O volume de água acumulado em fevereiro ultrapassou, e muito, a média histórica prevista para o mês. Em poucos dias, ruas se transformaram em rios, encostas cederam e bairros inteiros ficaram isolados após deslizamentos de terra e alagamentos de grandes proporções.
Buscas seguem com apoio de cães farejadores
O Corpo de Bombeiros Militar de Minas Gerais mantém operações ininterruptas nas áreas mais afetadas. As equipes trabalham na retirada de escombros e na varredura de pontos críticos com o auxílio de cães farejadores, fundamentais na tentativa de localizar vítimas soterradas.

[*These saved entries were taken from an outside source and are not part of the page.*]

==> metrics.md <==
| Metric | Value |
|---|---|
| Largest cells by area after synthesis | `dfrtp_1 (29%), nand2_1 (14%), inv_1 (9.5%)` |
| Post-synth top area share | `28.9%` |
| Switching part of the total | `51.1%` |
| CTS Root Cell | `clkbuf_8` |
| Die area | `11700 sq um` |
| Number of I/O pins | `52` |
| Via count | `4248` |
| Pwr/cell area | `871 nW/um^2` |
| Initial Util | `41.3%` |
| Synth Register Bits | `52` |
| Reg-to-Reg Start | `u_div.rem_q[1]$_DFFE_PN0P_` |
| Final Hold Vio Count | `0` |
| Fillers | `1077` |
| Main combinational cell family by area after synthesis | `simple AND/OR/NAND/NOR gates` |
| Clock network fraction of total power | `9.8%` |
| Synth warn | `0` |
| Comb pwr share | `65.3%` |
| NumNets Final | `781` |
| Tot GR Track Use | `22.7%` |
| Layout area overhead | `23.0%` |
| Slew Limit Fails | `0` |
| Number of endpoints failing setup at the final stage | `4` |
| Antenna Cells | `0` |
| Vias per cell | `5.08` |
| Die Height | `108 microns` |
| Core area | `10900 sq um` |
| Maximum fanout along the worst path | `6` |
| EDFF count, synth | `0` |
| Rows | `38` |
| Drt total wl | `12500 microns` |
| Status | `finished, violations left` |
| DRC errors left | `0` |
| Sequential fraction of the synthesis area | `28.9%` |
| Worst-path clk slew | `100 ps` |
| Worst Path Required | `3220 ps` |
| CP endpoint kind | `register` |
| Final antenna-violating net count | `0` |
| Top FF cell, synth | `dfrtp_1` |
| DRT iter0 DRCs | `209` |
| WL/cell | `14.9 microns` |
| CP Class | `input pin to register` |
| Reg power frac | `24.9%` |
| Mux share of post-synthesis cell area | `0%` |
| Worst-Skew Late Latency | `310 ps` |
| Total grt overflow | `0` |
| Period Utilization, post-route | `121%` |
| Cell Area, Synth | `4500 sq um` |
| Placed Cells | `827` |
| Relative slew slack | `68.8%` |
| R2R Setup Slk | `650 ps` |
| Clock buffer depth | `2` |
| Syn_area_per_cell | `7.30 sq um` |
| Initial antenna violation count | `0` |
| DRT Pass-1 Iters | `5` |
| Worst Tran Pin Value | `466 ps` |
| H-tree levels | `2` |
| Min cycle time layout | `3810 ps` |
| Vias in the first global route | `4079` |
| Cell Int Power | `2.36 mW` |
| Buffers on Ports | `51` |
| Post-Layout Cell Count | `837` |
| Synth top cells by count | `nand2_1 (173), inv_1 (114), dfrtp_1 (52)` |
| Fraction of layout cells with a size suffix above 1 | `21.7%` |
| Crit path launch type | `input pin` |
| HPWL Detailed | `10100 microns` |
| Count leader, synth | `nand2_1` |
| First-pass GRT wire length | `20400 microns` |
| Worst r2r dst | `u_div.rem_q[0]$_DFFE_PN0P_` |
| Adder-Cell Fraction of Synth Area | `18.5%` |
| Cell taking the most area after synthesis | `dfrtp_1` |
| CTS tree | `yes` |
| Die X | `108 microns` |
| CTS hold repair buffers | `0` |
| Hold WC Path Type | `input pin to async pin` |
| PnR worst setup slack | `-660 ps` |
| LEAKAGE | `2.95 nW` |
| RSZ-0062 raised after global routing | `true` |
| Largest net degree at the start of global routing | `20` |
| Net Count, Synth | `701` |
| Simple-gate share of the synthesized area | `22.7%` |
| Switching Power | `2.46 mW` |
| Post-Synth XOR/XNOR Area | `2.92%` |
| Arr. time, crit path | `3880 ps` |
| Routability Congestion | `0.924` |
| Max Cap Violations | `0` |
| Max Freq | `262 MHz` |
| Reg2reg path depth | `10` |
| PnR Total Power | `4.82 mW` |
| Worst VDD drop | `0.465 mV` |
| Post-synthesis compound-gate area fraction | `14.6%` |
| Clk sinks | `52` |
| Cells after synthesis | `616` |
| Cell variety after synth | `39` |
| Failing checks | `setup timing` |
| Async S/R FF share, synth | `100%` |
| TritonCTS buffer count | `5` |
===== src/rtl/dfilt_collect.sv =====
module dfilt_collect
  import dfilt_pkg::*;
(
  input  logic              clk,
  input  logic              rst_n,
  input  logic              da_first,
  input  logic              da_valid,
  input  logic [7:0]        da_byte,
  output logic              last_evt,
  output logic [ADDR_W-1:0] full_addr,
  output logic [31:0]       crc_next
);
  localparam int CNT_W = $clog2(ADDR_BYTES + 1);

  logic [CNT_W-1:0]             cnt_q;
  logic [ADDR_BYTES-2:0][7:0]   bytes_q;
  logic [31:0]                  crc_q;
  logic                         take_first, take_more;

  assign take_first = da_valid & da_first;
  assign take_more  = da_valid & ~da_first & (cnt_q != '0) &
                      (cnt_q < CNT_W'(ADDR_BYTES));
  assign last_evt   = take_more & (cnt_q == CNT_W'(ADDR_BYTES - 1));
  assign crc_next   = crc_step_byte(take_first ? CRC_INIT : crc_q, da_byte);

  // Byte 0 sits in the top lane; the final byte comes straight from the input.
  for (genvar i = 0; i < ADDR_BYTES - 1; i++) begin : g_lane
    assign full_addr[ADDR_W-1-8*i -: 8] = bytes_q[i];
  end
  assign full_addr[7:0] = da_byte;

  always_ff @(posedge clk) begin
    if (!rst_n) begin
      cnt_q   <= '0;
      bytes_q <= '0;
      crc_q   <= CRC_INIT;
    end else if (take_first) begin
      cnt_q      <= CNT_W'(1);
      bytes_q[0] <= da_byte;
      crc_q      <= crc_next;
    end else if (take_more) begin
      cnt_q <= cnt_q + CNT_W'(1);
      crc_q <= crc_next;
      for (int i = 1; i < ADDR_BYTES - 1; i++)
        if (cnt_q == CNT_W'(i)) bytes_q[i] <= da_byte;
    end
  end
endmodule


===== src/rtl/dfilt_classify.sv =====
module dfilt_classify
  import dfilt_pkg::*;
(
  input  logic [ADDR_W-1:0] addr,
  input  logic [IDX_W-1:0]  idx,
  input  logic [5:3]        filt_mode,
  input  logic [31:0]       station_lo,
  input  logic [15:0]       station_hi,
  input  logic [31:0]       hash_lo,
  input  logic [31:0]       hash_hi,
  output logic              is_bcast,
  output logic              is_mcast,
  output logic              station_hit,
  output logic              hash_hit,
  output logic              accept
);
  logic [ADDR_W-1:0]     station;
  logic [ADDR_BYTES-1:0] lane_eq;
  logic [HASH_W-1:0]     table_bits;

  assign station    = {station_hi, station_lo};
  assign table_bits = {hash_hi, hash_lo};

  for (genvar i = 0; i < ADDR_BYTES; i++) begin : g_cmp
    assign lane_eq[i] = addr[8*i +: 8] == station[8*i +: 8];
  end

  assign station_hit = &lane_eq;
  assign is_bcast    = &addr;
  assign is_mcast    = addr[ADDR_W-8] & ~is_bcast;
  assign hash_hit    = table_bits[idx];

  always_comb begin
    if (filt_mode[5])      accept = 1'b1;
    else if (is_bcast)     accept = ~filt_mode[3];
    else if (is_mcast)     accept = hash_hit;
    else                   accept = station_hit | (filt_mode[4] & hash_hit);
  end
endmodule


===== src/rtl/rx_dest_filter.sv =====
module rx_dest_filter
  import dfilt_pkg::*;
(
  input  logic        clk,
  input  logic        rst_n,
  input  logic        da_first,
  input  logic        da_valid,
  input  logic [7:0]  da_byte,
  input  logic [5:3]  filt_mode,
  input  logic [31:0] station_lo,
  input  logic [15:0] station_hi,
  input  logic [31:0] hash_lo,
  input  logic [31:0] hash_hi,
  output logic        verdict_valid,
  output logic        verdict_accept
);
  logic              last_evt;
  logic [ADDR_W-1:0] full_addr;
  logic [31:0]       crc_next;
  logic [IDX_W-1:0]  hidx;
  logic              is_bcast, is_mcast, station_hit, hash_hit, accept_c;

  dfilt_collect u_collect (
    .clk(clk), .rst_n(rst_n), .da_first(da_first), .da_valid(da_valid),
    .da_byte(da_byte), .last_evt(last_evt), .full_addr(full_addr),
    .crc_next(crc_next)
  );

  assign hidx = hash_index(crc_next);

  dfilt_classify u_classify (
    .addr(full_addr), .idx(hidx), .filt_mode(filt_mode),
    .station_lo(station_lo), .station_hi(station_hi),
    .hash_lo(hash_lo), .hash_hi(hash_hi),
    .is_bcast(is_bcast), .is_mcast(is_mcast), .station_hit(station_hit),
    .hash_hit(hash_hit), .accept(accept_c)
  );

  always_ff @(posedge clk) begin
    if (!rst_n) begin
      verdict_valid  <= 1'b0;
      verdict_accept <= 1'b0;
    end else begin
      verdict_valid  <= last_evt;
      verdict_accept <= last_evt & accept_c;
    end
  end
endmodule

O cenário ainda é instável. O solo encharcado aumenta o risco de novos deslizamentos, dificultando o acesso de máquinas e colocando em risco tanto moradores quanto socorristas. A prioridade, neste momento, é encontrar desaparecidos e garantir a segurança das famílias que permanecem em áreas vulneráveis.
Desabrigados e resposta emergencial
Com centenas de pessoas fora de casa, a prefeitura decretou estado de calamidade pública, medida que permite acelerar a liberação de recursos e organizar ações emergenciais. Escolas e espaços públicos foram adaptados para funcionar como abrigos provisórios, enquanto campanhas de arrecadação mobilizam a sociedade civil.
Além dos desabrigados, há também famílias desalojadas, que precisaram deixar suas casas preventivamente e buscam abrigo com parentes ou amigos. O impacto social se soma à perda material: muitas residências foram completamente destruídas pela força da água e da lama.